Where now for the Occupy protesters?

It has led to the resignation of two of St Paul’s cathedral’s senior clergyman and caused the shutdown of one of the US’s largest ports. Channel 4 News asks what is next for the Occupy movement.

A sign posted by the Occupy Wall Street campaign demonstrators stands in Zuccotti Park, near Wall Street in New York (Reuters)

Inspired by the popular display of dissatisfaction and anger of the Arab Spring, the non-hierarchical network of camps and protests around the world which unites under the Occupy name (#Occupy on Twitter) had a grand plan.

It would use peaceful means to figure out an alternative to a global system in which inequality is king. The links to its Arab progenitor included the use of social media such as Twitter to organise as well as more recently the personification of financial institutions as the “Global Mubarak”.

People are worried and angered by how big inequalities have grown Richard Wilkinson

According to the Occupy Together website, there are now over 450 occupations registered globally from Newcastle to New Haven but some estimates put the total at over 900 in more than 80 countries.

The protests range from the tiny to the massive but all are united on at least one thing: the refusal to tolerate the “greed and corruption of the one per cent”.

No blueprint needed

Arguably it can trace its inception to the occupation of several Spanish cities by “los indignados” (the indignant) in May.

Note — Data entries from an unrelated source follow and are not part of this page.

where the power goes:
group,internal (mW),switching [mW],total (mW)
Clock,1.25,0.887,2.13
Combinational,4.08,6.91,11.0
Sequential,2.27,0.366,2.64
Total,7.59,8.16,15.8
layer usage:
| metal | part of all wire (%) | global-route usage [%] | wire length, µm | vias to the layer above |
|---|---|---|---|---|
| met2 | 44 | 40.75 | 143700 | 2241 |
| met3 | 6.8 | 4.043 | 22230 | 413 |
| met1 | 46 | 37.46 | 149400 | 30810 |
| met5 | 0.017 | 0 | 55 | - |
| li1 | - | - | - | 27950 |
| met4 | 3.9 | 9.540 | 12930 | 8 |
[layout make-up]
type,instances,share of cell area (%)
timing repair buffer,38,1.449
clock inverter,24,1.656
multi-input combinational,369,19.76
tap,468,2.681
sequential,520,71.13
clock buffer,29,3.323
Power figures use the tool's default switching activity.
File: src/hw/rtl/skhc_pkg.sv
`timescale 1ns / 1ps
package skhc_pkg;

   // opcodes
   localparam logic [1:0] OP_MARK   = 2'd0;
   localparam logic [1:0] OP_UNMARK = 2'd1;
   localparam logic [1:0] OP_COUNT  = 2'd2;
   localparam logic [1:0] OP_NOP    = 2'd3;

   // result status codes
   localparam logic [1:0] ST_DONE   = 2'd0;
   localparam logic [1:0] ST_FULL   = 2'd1;
   localparam logic [1:0] ST_ABSENT = 2'd2;

   // slot modes
   localparam logic [1:0] MODE_EMPTY = 2'd0;
   localparam logic [1:0] MODE_LIVE  = 2'd1;
   localparam logic [1:0] MODE_TOMB  = 2'd2;

   localparam int KEY_LEN_W = 5;
   localparam int COUNT_W   = 31;
   localparam int HASH_W    = 64;
   localparam logic [COUNT_W-1:0] COUNT_MAX = {COUNT_W{1'b1}};

   localparam logic [HASH_W-1:0] FNV_BASIS = 64'hcbf29ce484222325;

   // fnv prime 0x100000001b3 = 1 + 2 + 16 + 32 + 128 + 256 + 2^40
   // the unit term is the starting value, the rest are added one per cycle
   localparam int MUL_TERMS = 6;
   localparam int MUL_SHIFT [MUL_TERMS] = '{1, 4, 5, 7, 8, 40};

   typedef enum logic [1:0] {
      HS_IDLE,
      HS_XOR,
      HS_MUL,
      HS_MOD
   } hash_state_type;

   typedef enum logic [2:0] {
      TS_CLEAR,
      TS_IDLE,
      TS_HASH,
      TS_READ,
      TS_CHECK,
      TS_RESP
   } top_state_type;

endpackage
===== config.mk =====
export PLATFORM = sky130hd
export DESIGN_NAME = priority_round_robin_task_scheduler_top_flat
export DESIGN_NICKNAME = d
export VERILOG_FILES = /design/src/rtl/core/prrts_pkg.sv /design/src/rtl/core/prrts_if.sv /design/src/rtl/core/prrts_ctrl.sv /design/src/rtl/core/prrts_dp.sv /design/src/rtl/core/priority_round_robin_task_scheduler_top.sv /design/src/flat_wrapper.sv
export SDC_FILE = /design/constraint.sdc
export NUM_CORES = 2
export LEC_CHECK = 0
export BUFFER_PORTS_ARGS = -buffer_cell sky130_fd_sc_hd__buf_2
export CORE_UTILIZATION = 47
export CTS_CLUSTER_DIAMETER = 60
export DETAILED_ROUTE_END_ITERATION = 7
export SYNTH_ARGS = -nofsm -noshare
export SYNTH_HDL_FRONTEND = slang
export SYNTH_SLANG_ARGS = --single-unit

===== constraint.sdc =====
create_clock -name clk -period 7.57 [get_ports clk]
set_input_delay 0.757 -clock clk [delete_from_list [all_inputs] [get_ports clk]]
set_output_delay 0.757 -clock clk [all_outputs]
set_load 0.03 [all_outputs]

But since then it has become a more coherent entity.

The movement is very social media-savvy, meaning it is able to spread updates, audio, live video feeds, although its nature – a wide-ranging network rather than a centrally-organised hierarchical organisation – can mean it is less easy to contact for example, press spokespeople.

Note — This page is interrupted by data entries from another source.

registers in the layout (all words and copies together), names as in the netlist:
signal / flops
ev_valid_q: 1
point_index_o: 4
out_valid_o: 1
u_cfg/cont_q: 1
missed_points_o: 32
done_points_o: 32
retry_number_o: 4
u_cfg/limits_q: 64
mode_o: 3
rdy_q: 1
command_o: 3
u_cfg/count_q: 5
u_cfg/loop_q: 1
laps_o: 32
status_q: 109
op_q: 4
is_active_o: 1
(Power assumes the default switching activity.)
File: src/sv/crc8fr_core.sv
// ----------------------------------------------------------------------------
// crc8fr_core
// Frame state, running CRC, header capture, status check and dispatch.
// ----------------------------------------------------------------------------
module crc8fr_core #(
  parameter int unsigned MAX_FRAME = 64
) (
  input  logic                clk_i,
  input  logic                rst_ni,
  input  logic                fire_i,
  input  logic [7:0]          data_i,
  input  logic                last_i,
  input  logic                cfg_we_i,
  input  logic [1:0]          cfg_index_i,
  input  logic [7:0]          cfg_data_i,
  output logic                res_valid_o,
  output crc8fr_pkg::result_t res_o
);

  localparam logic [7:0] MaxFrameC = 8'(MAX_FRAME);

  logic [7:0] batt_code_q, msg_code_q, case_code_q;
  logic [6:0] count_q, count_d;
  logic [7:0] crc_q, crc_d;
  logic [7:0] hdr_q, seq_q, cmd_q, size_q, pay0_q, pay1_q;
  logic [7:0] exp_seq_q, exp_seq_d;
  logic [7:0] batt_q, batt_d;
  logic       in_case_q, in_case_d;

  logic [7:0] hdr, seq, cmd, size, pay0, pay1;
  logic [6:0] n;
  crc8fr_pkg::result_t res;

  always_ff @(posedge clk_i or negedge rst_ni) begin
    if (!rst_ni) begin
      batt_code_q <= 8'd0;
      msg_code_q  <= 8'd1;
      case_code_q <= 8'd2;
    end else if (cfg_we_i) begin
      case (cfg_index_i)
        crc8fr_pkg::REG_BATTERY_CMD: batt_code_q <= cfg_data_i;
        crc8fr_pkg::REG_MESSAGE_CMD: msg_code_q  <= cfg_data_i;
        crc8fr_pkg::REG_IN_CASE_CMD: case_code_q <= cfg_data_i;
        default: ;
      endcase
    end
  end

  assign hdr  = (count_q == 7'd0) ? data_i : hdr_q;
  assign seq  = (count_q == 7'd1) ? data_i : seq_q;
  assign cmd  = (count_q == 7'd2) ? data_i : cmd_q;
  assign size = (count_q == 7'd3) ? data_i : size_q;
  assign pay0 = (count_q == 7'd4) ? data_i : pay0_q;
  assign pay1 = (count_q == 7'd5) ? data_i : pay1_q;
  assign n    = (count_q == crc8fr_pkg::CountCeil) ? count_q : count_q + 7'd1;

  always_comb begin
    res       = '0;
    exp_seq_d = exp_seq_q;
    batt_d    = batt_q;
    in_case_d = in_case_q;
    if ({1'b0, n} < crc8fr_pkg::MinFrame) begin
      res.frame_status = crc8fr_pkg::ST_SHORT;
    end else if ({1'b0, n} > MaxFrameC) begin
      res.frame_status = crc8fr_pkg::ST_LONG;
    end else if (hdr != crc8fr_pkg::FrameHeader) begin
      res.frame_status = crc8fr_pkg::ST_BAD_HDR;
    end else if (crc_q != data_i) begin
      res.frame_status = crc8fr_pkg::ST_CRC_ERR;
    end else begin
      res.frame_status = crc8fr_pkg::ST_OK;
    end
    if (res.frame_status != crc8fr_pkg::ST_SHORT) begin
      res.command_id     = cmd;
      res.payload_length = size;
    end
    if (res.frame_status == crc8fr_pkg::ST_OK) begin
      res.seq_mismatch = (seq != exp_seq_q);
      exp_seq_d        = seq + 8'd1;
      if (cmd == batt_code_q) begin
        if (size == 8'd1) begin
          batt_d     = pay0;
          res.action = crc8fr_pkg::ACT_BATTERY;
        end
      end else if (cmd == msg_code_q) begin
        if (size == 8'd2) begin
          res.message_value = {pay0, pay1};
          res.action        = crc8fr_pkg::ACT_MESSAGE;
        end
      end else if (cmd == case_code_q) begin
        if (size == 8'd1) begin
          in_case_d  = (pay0 != 8'd0);
          res.action = crc8fr_pkg::ACT_IN_CASE;
        end
      end
    end
    res.peer_battery = batt_d;
    res.peer_in_case = in_case_d;
  end

  assign count_d = last_i ? 7'd0 : n;
  assign crc_d   = last_i ? 8'd0 : crc8fr_pkg::crc_update(crc_q, data_i);

  always_ff @(posedge clk_i or negedge rst_ni) begin
    if (!rst_ni) begin
      count_q   <= 7'd0;
      crc_q     <= 8'd0;
      exp_seq_q <= 8'd0;
      batt_q    <= 8'd0;
      in_case_q <= 1'b0;
    end else if (fire_i) begin
      count_q <= count_d;
      crc_q   <= crc_d;
      if (last_i) begin
        exp_seq_q <= exp_seq_d;
        batt_q    <= batt_d;
        in_case_q <= in_case_d;
      end
    end
  end

  always_ff @(posedge clk_i) begin
    if (fire_i) begin
      hdr_q  <= hdr;
      seq_q  <= seq;
      cmd_q  <= cmd;
      size_q <= size;
      pay0_q <= pay0;
      pay1_q <= pay1;
    end
  end

  assign res_valid_o = fire_i && last_i;
  assign res_o       = res;

endmodule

As it has attracted more public attention, many people have asked what it wants to achieve and how. In a relatively short space of time (the first major protest, Occupy Wall Street, began on September 17,) the movement has grown in scale and in visibility.

Tim Gee, author of Counterpower which investigates why social movements succeed or fail, has visited several of the UK occupations and believes the point of Occupy is to develop ideas:

“The movement hasn’t and shouldn’t have a blueprint.

“Firstly because very few movements’ blueprints get adopted in their entirety and secondly there are so many alternatives and the point is to defend and promote as many of those as possible by taking power away from the financial elites.”

Occupy New Haven protesters march in New Haven (Reuters)

It appears each country’s occupations stem from different but related campaigning issues. Tim Gee told Channel 4 News he thinks Occupy in the UK has come from several sources: “I see, at least in Britain, it coming from three different strands: the Arab Spring, the long-standing anti-corporate movement and the student youth movement which occupied university campuses last year.

He says co-incidentally there are also shades of similarity to a much earlier revolution in the middle-east when in 1906 people in Persia camped outside the British embassy demanding limits on the Shah’s power: “People set up their own open air school, a bit like the Tent City University outside St Paul’s in London, and they gave speeches about democracy. An electoral system was established before the year was out.”

Pan-political support

Richard Wilkinson who co-wrote best-selling socio-economic treatise “The Spirit Level” about societal inequality told Channel 4 News why it has emerged now: “I think that opposition to the huge income differences and bonus culture has been growing slowly since the financial crash and that the Occupy movement is a clear manifestation of that.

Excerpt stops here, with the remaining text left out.